小伙伴中有白氏哥俩,老大大我一岁,老小小我一岁。他俩从小没有父亲,母亲也不常在家,他家便成了我们常去玩的地方。他家几乎没有几样家具,几乎是吃了上顿没下顿,我时常从家里偷两个煎饼卷子给他们。他俩打得一手好弹弓,我常帮他俩团弄泥弹晒干备用。枝头的蝉,屋脊上的麻雀几乎是百发百中。想吃麻雀肉吗,好办,只要拿一根麻线出去,不多会儿便提回一大串,去毛开膛,拿刀一剁,上锅一炒,喷香。
还有一个伙伴是我至今忘不了的。他叫孙得兰,比我大一岁,长得膀宽背厚,力大无比 ,伙伴中他最厉害。把骨碌时他一人让俩,前头一个撑葫芦架,后边一个搂后把腰也摔不过他。如果遇到和别处的孩子打架时总是他先上,三下五除二我们便得胜。他家是从山东费县逃荒到张店,住在一间人家废弃的房子里,靠他父亲一辆独轮车给人家推烧土挣钱维生。他有时也吃我从家里拿出的煎饼卷子。他总觉得他如此英勇却起了个女人名字,便求我为他改名,我说 :“名字是父母起的,不能乱改。”他说:“俺爹不识字,你只管改就是了。”我琢磨了一下说:“每次打仗你都能胜,只改一字,叫得胜吧。”从此“得胜”便成了他终生的大名。看来他对这个名字非常满意,为此他特意从家里推出小车给人家送了两车烧土挣了1元钱,请我到饭店吃了一顿豆汁油条,这也是我平生第一次下馆子尝到了豆汁油条的滋味。

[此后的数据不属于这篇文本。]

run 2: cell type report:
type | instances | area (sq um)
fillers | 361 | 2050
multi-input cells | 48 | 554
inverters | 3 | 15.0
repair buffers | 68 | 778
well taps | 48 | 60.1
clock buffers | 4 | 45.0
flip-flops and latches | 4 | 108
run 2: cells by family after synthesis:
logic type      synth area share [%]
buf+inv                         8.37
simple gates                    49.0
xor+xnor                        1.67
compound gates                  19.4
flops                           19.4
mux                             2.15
<file path="src/rtl/fp_mant_normalizer_pkg.sv">
// fp_norm_pkg: shared types and constants for the post-add mantissa normalizer.
//   norm_state_e  - normalizer FSM states (IDLE, EVAL, DONE)
//   MANT_W_DEF    - default mantissa width including hidden bit
//   EXP_W_DEF     - default biased exponent width
//   EXP_ALL_ONES  - overflow/inf exponent encoding at the default width
package fp_norm_pkg;

    typedef enum logic [1:0] {
        IDLE = 2'd0,
        EVAL = 2'd1,
        DONE = 2'd2
    } norm_state_e;

    localparam int unsigned MANT_W_DEF = 24;
    localparam int unsigned EXP_W_DEF  = 8;

    localparam logic [EXP_W_DEF-1:0] EXP_ALL_ONES = '1;

endpackage

</file>
<file path="src/rtl/fp_mant_normalizer_if.sv">
// fp_mant_normalizer_if: handshake and data bundle between the adder control
// FSM (master) and the mantissa normalizer (slave).
//   start/carry_in/mant_in/exp_in      master -> slave, operation request
//   mant_out/exp_out/busy/done         slave -> master, result and status
//   overflow/underflow                 slave -> master, result flags
//   sticky (FP_NORM_STICKY_EN only)    slave -> master, bit dropped by right shift
interface fp_mant_normalizer_if #(
    parameter int unsigned MANT_W = 24,
    parameter int unsigned EXP_W  = 8
) ();

    logic              start;
    logic              carry_in;
    logic [MANT_W-1:0] mant_in;
    logic [EXP_W-1:0]  exp_in;
    logic [MANT_W-1:0] mant_out;
    logic [EXP_W-1:0]  exp_out;
    logic              busy;
    logic              done;
    logic              overflow;
    logic              underflow;
`ifdef FP_NORM_STICKY_EN
    logic              sticky;

    modport master (
        output start, carry_in, mant_in, exp_in,
        input  mant_out, exp_out, busy, done, overflow, underflow, sticky
    );

    modport slave (
        input  start, carry_in, mant_in, exp_in,
        output mant_out, exp_out, busy, done, overflow, underflow, sticky
    );
`else
    modport master (
        output start, carry_in, mant_in, exp_in,
        input  mant_out, exp_out, busy, done, overflow, underflow
    );

    modport slave (
        input  start, carry_in, mant_in, exp_in,
        output mant_out, exp_out, busy, done, overflow, underflow
    );
`endif

endinterface

</file>
<file path="src/rtl/fp_mant_normalizer_shift_reg.sv">
// norm_shift_reg: MANT_W-wide mantissa register for the normalizer.
//   clk, rst_n  - clock, asynchronous active-low reset (clears q)
//   load        - parallel load of load_val (highest priority)
//   shift_r     - shift right one bit, ser_in enters at the MSB
//   shift_l     - shift left one bit, zero enters at the LSB
//   q           - register contents
module norm_shift_reg #(
    parameter int unsigned MANT_W = 24
) (
    input  logic              clk,
    input  logic              rst_n,
    input  logic              load,
    input  logic [MANT_W-1:0] load_val,
    input  logic              shift_r,
    input  logic              ser_in,
    input  logic              shift_l,
    output logic [MANT_W-1:0] q
);

    always_ff @(posedge clk or negedge rst_n) begin
        if (!rst_n) begin
            q <= '0;
        end else if (load) begin
            q <= load_val;
        end else if (shift_r) begin
            q <= {ser_in, q[MANT_W-1:1]};
        end else if (shift_l) begin
            q <= {q[MANT_W-2:0], 1'b0};
        end
    end

endmodule

</file>
<file path="src/rtl/fp_mant_normalizer.sv">
// fp_mant_normalizer: sequential post-add normalizer, one bit per cycle.
//   clk    - rising-edge clock
//   rst_n  - asynchronous active-low reset, aborts any operation in flight
//   bus    - fp_mant_normalizer_if.slave: start/carry_in/mant_in/exp_in in,
//            mant_out/exp_out/busy/done/overflow/underflow out
// Optional: define FP_NORM_STICKY_EN to add bus.sticky, the bit dropped by a
// carry right shift.
module fp_mant_normalizer
    import fp_norm_pkg::*;
#(
    parameter int unsigned MANT_W = MANT_W_DEF,
    parameter int unsigned EXP_W  = EXP_W_DEF
) (
    input logic                  clk,
    input logic                  rst_n,
    fp_mant_normalizer_if.slave  bus
);

    localparam logic [EXP_W-1:0] EXP_ONE = {{(EXP_W-1){1'b0}}, 1'b1};
    localparam logic [EXP_W-1:0] EXP_MAX = '1;
    // Any carry-in at or above this exponent would increment into all-ones.
    localparam logic [EXP_W-1:0] EXP_OVF = EXP_MAX - EXP_ONE;

    norm_state_e       state_q, state_d;
    logic [EXP_W-1:0]  exp_q, exp_d;
    logic              carry_q, carry_d;
    logic              ovf_q, ovf_d;
    logic              unf_q, unf_d;
    logic [MANT_W-1:0] mant_q;
    logic              sr_load, sr_shift_r, sr_shift_l;
    logic [MANT_W-1:0] sr_load_val;
`ifdef FP_NORM_STICKY_EN
    logic              sticky_q, sticky_d;
`endif

    norm_shift_reg #(.MANT_W(MANT_W)) u_shift (
        .clk      (clk),
        .rst_n    (rst_n),
        .load     (sr_load),
        .load_val (sr_load_val),
        .shift_r  (sr_shift_r),
        .ser_in   (1'b1),
        .shift_l  (sr_shift_l),
        .q        (mant_q)
    );

    always_ff @(posedge clk or negedge rst_n) begin
        if (!rst_n) begin
            state_q  <= IDLE;
            exp_q    <= '0;
            carry_q  <= 1'b0;
            ovf_q    <= 1'b0;
            unf_q    <= 1'b0;
`ifdef FP_NORM_STICKY_EN
            sticky_q <= 1'b0;
`endif
        end else begin
            state_q  <= state_d;
            exp_q    <= exp_d;
            carry_q  <= carry_d;
            ovf_q    <= ovf_d;
            unf_q    <= unf_d;
`ifdef FP_NORM_STICKY_EN
            sticky_q <= sticky_d;
`endif
        end
    end

    always_comb begin
        state_d     = state_q;
        exp_d       = exp_q;
        carry_d     = carry_q;
        ovf_d       = ovf_q;
        unf_d       = unf_q;
        sr_load     = 1'b0;
        sr_load_val = '0;
        sr_shift_r  = 1'b0;
        sr_shift_l  = 1'b0;
`ifdef FP_NORM_STICKY_EN
        sticky_d    = sticky_q;
`endif
        unique case (state_q)
            IDLE: begin
                if (bus.start) begin
                    sr_load     = 1'b1;
                    sr_load_val = bus.mant_in;
                    exp_d       = bus.exp_in;
                    carry_d     = bus.carry_in;
                    ovf_d       = 1'b0;
                    unf_d       = 1'b0;
`ifdef FP_NORM_STICKY_EN
                    sticky_d    = 1'b0;
`endif
                    state_d     = EVAL;
                end
            end
            EVAL: begin
                if (carry_q && (exp_q >= EXP_OVF)) begin
                    sr_load = 1'b1;             // load_val default '0 clears mantissa
                    exp_d   = EXP_MAX;
                    carry_d = 1'b0;
                    ovf_d   = 1'b1;
                    state_d = DONE;
                end else if (carry_q) begin
                    sr_shift_r = 1'b1;
                    exp_d      = exp_q + EXP_ONE;
                    carry_d    = 1'b0;
`ifdef FP_NORM_STICKY_EN
                    sticky_d   = mant_q[0];
`endif
                end else if (mant_q == '0) begin
                    exp_d   = '0;
                    state_d = DONE;
                end else if (mant_q[MANT_W-1]) begin
                    state_d = DONE;
                end else if (exp_q <= EXP_ONE) begin
                    exp_d   = '0;
                    unf_d   = 1'b1;
                    state_d = DONE;
                end else begin
                    sr_shift_l = 1'b1;
                    exp_d      = exp_q - EXP_ONE;
                end
            end
            DONE: begin
                state_d = IDLE;
            end
            default: begin
                state_d = IDLE;
            end
        endcase
    end

    assign bus.mant_out  = mant_q;
    assign bus.exp_out   = exp_q;
    assign bus.busy      = (state_q != IDLE);
    assign bus.done      = (state_q == DONE);
    assign bus.overflow  = ovf_q;
    assign bus.underflow = unf_q;
`ifdef FP_NORM_STICKY_EN
    assign bus.sticky    = sticky_q;
`endif

endmodule

</file>
<file path="src/flat_wrapper.sv">
// flat-port wrapper written by rule: the top's interface ports become plain ports
module fp_mant_normalizer_flat import fp_norm_pkg::*;
#(
    parameter int unsigned MANT_W = MANT_W_DEF,
    parameter int unsigned EXP_W  = EXP_W_DEF
)
  (clk, rst_n, bus_start, bus_carry_in, bus_mant_in, bus_exp_in, bus_mant_out, bus_exp_out, bus_busy, bus_done, bus_overflow, bus_underflow);
  fp_mant_normalizer_if #(.MANT_W(MANT_W), .EXP_W(EXP_W)) bus_i ();
  input logic clk;
  input logic rst_n;
  input wire logic [$bits(bus_i.start)-1:0] bus_start;
  input wire logic [$bits(bus_i.carry_in)-1:0] bus_carry_in;
  input wire logic [$bits(bus_i.mant_in)-1:0] bus_mant_in;
  input wire logic [$bits(bus_i.exp_in)-1:0] bus_exp_in;
  output wire logic [$bits(bus_i.mant_out)-1:0] bus_mant_out;
  output wire logic [$bits(bus_i.exp_out)-1:0] bus_exp_out;
  output wire logic [$bits(bus_i.busy)-1:0] bus_busy;
  output wire logic [$bits(bus_i.done)-1:0] bus_done;
  output wire logic [$bits(bus_i.overflow)-1:0] bus_overflow;
  output wire logic [$bits(bus_i.underflow)-1:0] bus_underflow;
  assign bus_i.start = bus_start;
  assign bus_i.carry_in = bus_carry_in;
  assign bus_i.mant_in = bus_mant_in;
  assign bus_i.exp_in = bus_exp_in;
  assign bus_mant_out = bus_i.mant_out;
  assign bus_exp_out = bus_i.exp_out;
  assign bus_busy = bus_i.busy;
  assign bus_done = bus_i.done;
  assign bus_overflow = bus_i.overflow;
  assign bus_underflow = bus_i.underflow;
  fp_mant_normalizer #(.MANT_W(MANT_W), .EXP_W(EXP_W)) u_core (.clk(clk), .rst_n(rst_n), .bus(bus_i));
endmodule
</file>
<file path="config.mk">
export PLATFORM = sky130hd
export DESIGN_NAME = fp_mant_normalizer_flat
export DESIGN_NICKNAME = d
export VERILOG_FILES = /design/src/rtl/fp_mant_normalizer_pkg.sv /design/src/rtl/fp_mant_normalizer_if.sv /design/src/rtl/fp_mant_normalizer_shift_reg.sv /design/src/rtl/fp_mant_normalizer.sv /design/src/flat_wrapper.sv
export SDC_FILE = /design/constraint.sdc
export NUM_CORES = 1
export LEC_CHECK = 0
export ABC_AREA = 1
export CORE_AREA = 5 5 112 114
export CTS_CLUSTER_DIAMETER = 40
export DETAILED_ROUTE_END_ITERATION = 16
export DIE_AREA = 0 0 117 119
export DONT_BUFFER_PORTS = 1
export HOLD_SLACK_MARGIN = 0.1
export PLACE_DENSITY_LB_ADDON = 0.25
export SETUP_SLACK_MARGIN = 0.02
export SYNTH_ARGS = -nofsm -noshare
export SYNTH_HDL_FRONTEND = slang
export SYNTH_HIERARCHICAL = 1
export SYNTH_SLANG_ARGS = --single-unit
</file>
<file path="constraint.sdc">
create_clock -name clk -period 2.1 [get_ports clk]
set_input_delay 0.525 -clock clk [delete_from_list [all_inputs] [get_ports clk]]
set_output_delay 0.525 -clock clk [all_outputs]
set_load 0.01 [all_outputs]
</file>
==> results of run 1 <==
-- path summary, 6_finish.rpt --
| check | slack, ps | end | cells past startpoint | startpoint |
|---|---|---|---|---|
| worst max-delay path | 190 | u_core/u_shift/q[16] | 12 | u_core/bus.exp_out[0] |
| worst min-delay path | 380 | u_core/carry_q | 2 | bus_carry_in |
| worst max register to register | 190 | u_core/u_shift/q[16] | 12 | u_core/bus.exp_out[0] |
| worst min register to register | 580 | u_core/bus.exp_out[4] | 2 | u_core/bus.exp_out[4] |
| max in group asynchronous | 1120 | u_core/bus.exp_out[6] | 2 | rst_n |
| min in group asynchronous | 760 | u_core/bus.exp_out[7] | 2 | rst_n |
-- worst max-delay path: cells and delay by family, from the launching register on --
kind / cells / cell delay, ps
AO/OA/AOI/OAI: 1 / 70
adder cells (fa/ha/maj): 1 / 210
buffers and inverters: 3 / 450
flip-flops: 1 / 380
AND/OR/NAND/NOR: 7 / 760
-- where the power goes --
part           switching (mW)  internal [mW]  total (mW)
Combinational            2.09           1.26        3.35
Sequential              0.527           1.06        1.58
Clock                   0.311          0.437       0.748
Total                    2.93           2.75        5.68
-- synthesized netlist by cell type (4+ instances only) --
cell type  count
nand2_1      179
nor2_1        75
nand3_1       55
dfrtp_1       37
inv_1         18
or2_0         13
a21oi_1       10
buf_2         10
or2_2         10
o21ai_0        9
buf_6          7
nand4_1        7
inv_2          5
xor2_1         5
clkbuf_1       4
ha_1           4
-- repair_timing --
action | 4_1_cts | 5_1_grt
hold buffers | 2 | 0
endpoints found under the setup margin | 24 | 24
hold endpoints to repair | 37 | 0
resized for setup | 1 | 7
-- flip-flops by register name (all words and copies together) (netlist names) --
register / count
u_core/bus.underflow: 1
u_core/bus.overflow: 1
u_core/state_q: 2
u_core/bus.exp_out: 8
u_core/carry_q: 1
u_core/u_shift/q: 24
`src/rtl/systolic_act_feeder_pkg.sv`:
```
// Shared definitions for the systolic activation feeder: PE control encodings,
// feeder FSM states and the state-to-control mapping.
package systolic_act_feeder_pkg;

    // PE control word; 2'b11 is reserved and never driven
    typedef enum logic [1:0] {
        PE_IDLE         = 2'b00,
        PE_WEIGHT_INPUT = 2'b01,
        PE_MULTIPLY     = 2'b10
    } pe_ctrl_e;

    typedef enum logic [1:0] {
        ST_IDLE    = 2'b00,
        ST_LOAD    = 2'b01,
        ST_COMPUTE = 2'b10,
        ST_DRAIN   = 2'b11
    } feeder_state_e;

    // LOAD feeds weights; COMPUTE and DRAIN keep PEs multiplying until flushed
    function automatic pe_ctrl_e state_ctrl(input feeder_state_e st);
        pe_ctrl_e ctrl;
        case (st)
            ST_LOAD:    ctrl = PE_WEIGHT_INPUT;
            ST_COMPUTE: ctrl = PE_MULTIPLY;
            ST_DRAIN:   ctrl = PE_MULTIPLY;
            default:    ctrl = PE_IDLE;
        endcase
        return ctrl;
    endfunction

endpackage

```
`src/rtl/systolic_act_feeder_skew_delay_line.sv`:
```
// Fixed-depth word delay line used to skew one array row; output is the last stage register.
module skew_delay_line #(
    parameter int WORD_WIDTH = 8,
    parameter int DEPTH      = 1
) (
    input  logic                  clk,
    input  logic                  reset_n,
    input  logic                  i_clear,
    input  logic [WORD_WIDTH-1:0] i_data,
    output logic [WORD_WIDTH-1:0] o_data
);

    logic [WORD_WIDTH-1:0] r_stage [DEPTH];

    always_ff @(posedge clk or negedge reset_n) begin
        if (!reset_n) begin
            r_stage[0] <= '0;
        end else if (i_clear) begin
            r_stage[0] <= '0;
        end else begin
            r_stage[0] <= i_data;
        end
    end

    generate
        for (genvar gi = 1; gi < DEPTH; gi++) begin : g_stage
            always_ff @(posedge clk or negedge reset_n) begin
                if (!reset_n) begin
                    r_stage[gi] <= '0;
                end else if (i_clear) begin
                    r_stage[gi] <= '0;
                end else begin
                    r_stage[gi] <= r_stage[gi-1];
                end
            end
        end
    endgenerate

    assign o_data = r_stage[DEPTH-1];

endmodule

```
`src/rtl/systolic_act_feeder.sv`:
```
// Activation feeder for a weight-stationary systolic array: sequences weight load,
// skews accepted activation vectors across rows, then drains the array.
module systolic_act_feeder
    import systolic_act_feeder_pkg::*;
#(
    parameter int WORD_WIDTH = 8,
    parameter int ARRAY_SIZE = 4
) (
    input  logic                             clk,
    input  logic                             reset_n,
    input  logic                             start,
    input  logic                             act_valid,
    input  logic                             act_last,
    input  logic [ARRAY_SIZE*WORD_WIDTH-1:0] act_in,
    output logic                             act_ready,
    output logic [ARRAY_SIZE*WORD_WIDTH-1:0] a_out,
    output logic [2*ARRAY_SIZE-1:0]          control_out,
    output logic                             busy,
    output logic                             done
);

    localparam int              CNT_W      = $clog2(2*ARRAY_SIZE);
    localparam logic [CNT_W-1:0] CNT_ONE    = CNT_W'(1);
    localparam logic [CNT_W-1:0] LOAD_LAST  = CNT_W'(ARRAY_SIZE-1);
    localparam logic [CNT_W-1:0] DRAIN_LAST = CNT_W'(2*ARRAY_SIZE-2);

    feeder_state_e    r_state;
    feeder_state_e    w_state_next;
    logic [CNT_W-1:0] r_cnt;
    logic [CNT_W-1:0] w_cnt_next;
    pe_ctrl_e         r_ctrl;
    logic             r_act_ready;
    logic             r_busy;
    logic             r_done;
    logic             w_handshake;
    logic             w_clear;

    assign w_handshake = act_valid & r_act_ready;
    assign w_clear     = (r_state == ST_IDLE);

    always_comb begin
        w_state_next = r_state;
        w_cnt_next   = r_cnt;
        case (r_state)
            ST_IDLE: begin
                if (start) begin
                    w_state_next = ST_LOAD;
                    w_cnt_next   = '0;
                end
            end
            ST_LOAD: begin
                if (r_cnt == LOAD_LAST) begin
                    w_state_next = ST_COMPUTE;
                    w_cnt_next   = '0;
                end else begin
                    w_cnt_next = r_cnt + CNT_ONE;
                end
            end
            ST_COMPUTE: begin
                if (w_handshake && act_last) begin
                    w_state_next = ST_DRAIN;
                    w_cnt_next   = '0;
                end
            end
            ST_DRAIN: begin
                if (r_cnt == DRAIN_LAST) begin
                    w_state_next = ST_IDLE;
                    w_cnt_next   = '0;
                end else begin
                    w_cnt_next = r_cnt + CNT_ONE;
                end
            end
            default: begin
                w_state_next = ST_IDLE;
                w_cnt_next   = '0;
            end
        endcase
    end

    // Outputs are registered from the next state so they line up with r_state;
    // done is high during the final DRAIN cycle.
    always_ff @(posedge clk or negedge reset_n) begin
        if (!reset_n) begin
            r_state     <= ST_IDLE;
            r_cnt       <= '0;
            r_ctrl      <= PE_IDLE;
            r_act_ready <= 1'b0;
            r_busy      <= 1'b0;
            r_done      <= 1'b0;
        end else begin
            r_state     <= w_state_next;
            r_cnt       <= w_cnt_next;
            r_ctrl      <= state_ctrl(w_state_next);
            r_act_ready <= (w_state_next == ST_COMPUTE);
            r_busy      <= (w_state_next != ST_IDLE);
            r_done      <= (w_state_next == ST_DRAIN) && (w_cnt_next == DRAIN_LAST);
        end
    end

    assign act_ready = r_act_ready;
    assign busy      = r_busy;
    assign done      = r_done;

    generate
        for (genvar gi = 0; gi < ARRAY_SIZE; gi++) begin : g_row
            logic [WORD_WIDTH-1:0] w_row_in;

            // Cycles without a handshake inject a zero bubble
            assign w_row_in = w_handshake ? act_in[gi*WORD_WIDTH +: WORD_WIDTH] : '0;
            assign control_out[2*gi +: 2] = r_ctrl;

            skew_delay_line #(
                .WORD_WIDTH (WORD_WIDTH),
                .DEPTH      (gi + 1)
            ) u_delay (
                .clk     (clk),
                .reset_n (reset_n),
                .i_clear (w_clear),
                .i_data  (w_row_in),
                .o_data  (a_out[gi*WORD_WIDTH +: WORD_WIDTH])
            );
        end
    endgenerate

endmodule

```
File: src/rtl/fill_controller_pkg.sv
// Shared state codes, counter widths and output decode for the bottle fill controller.
package fill_controller_pkg;

    localparam int unsigned STATE_W   = 3;
    localparam int unsigned DB_CNT_W  = 8;
    localparam int unsigned TMO_CNT_W = 16;

    typedef enum logic [STATE_W-1:0] {
        ST_IDLE  = 3'd0,
        ST_MOVE  = 3'd1,
        ST_FILL  = 3'd2,
        ST_EXIT  = 3'd3,
        ST_FAULT = 3'd4
    } fill_state_e;

    typedef struct packed {
        logic conveyor_on;
        logic valve_open;
        logic bottle_done;
        logic fault;
        logic busy;
    } fill_outputs_t;

    // Output image for the state about to be entered; done flags the FILL->EXIT edge.
    function automatic fill_outputs_t decode_outputs(input fill_state_e nxt, input logic done);
        fill_outputs_t o;
        o.conveyor_on = (nxt == ST_MOVE) || (nxt == ST_EXIT);
        o.valve_open  = (nxt == ST_FILL);
        o.bottle_done = done;
        o.fault       = (nxt == ST_FAULT);
        o.busy        = (nxt != ST_IDLE);
        return o;
    endfunction

endpackage

File: src/rtl/sensor_debounce.sv
// Two-flop synchronizer followed by a stable-run counter; clean flips only after
// CYCLES consecutive cycles of disagreement with the synchronized input.
module sensor_debounce
    import fill_controller_pkg::*;
#(
    parameter int unsigned CYCLES = 4
) (
    input  logic clk,
    input  logic reset,
    input  logic raw,
    output logic clean
);

    logic                sync1_q;
    logic                sync2_q;
    logic [DB_CNT_W-1:0] cnt_q;

    always_ff @(posedge clk) begin
        if (reset) begin
            sync1_q <= 1'b0;
            sync2_q <= 1'b0;
            clean   <= 1'b0;
            cnt_q   <= '0;
        end else begin
            sync1_q <= raw;
            sync2_q <= sync1_q;
            if (sync2_q != clean) begin
                if (cnt_q == DB_CNT_W'(CYCLES - 1)) begin
                    clean <= sync2_q;
                    cnt_q <= '0;
                end else begin
                    cnt_q <= cnt_q + DB_CNT_W'(1);
                end
            end else begin
                // Any agreement breaks the run.
                cnt_q <= '0;
            end
        end
    end

endmodule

我上初中时,孙得胜参加了工作,厂子就在我学校旁边。不知为什么他经常在吃午饭时,从他厂食堂打好饭菜送到学校给我,当然,工厂食堂的饭菜质量要比学生的伙食好多了。星期天他还常拉我到饭店吃水饺,这是当时初中学生很难享受到的待遇。每次我都不好意思,每次他只说:“我没捞着上学,你吃好点,好好上学就行。”别无他话,别无他意。我开始懂得上学是一件很重要的事了。
回忆录才写到这里,便觉出自己的文字功底薄弱,气力不足。词汇贫乏,语言干瘪,文理直白,使自己汗颜。方知“书到用时方恨少,事非经过不知难”了。然而,事以至此,且又信誓旦旦过,也只好笨鸭子上架,扑楞着来吧。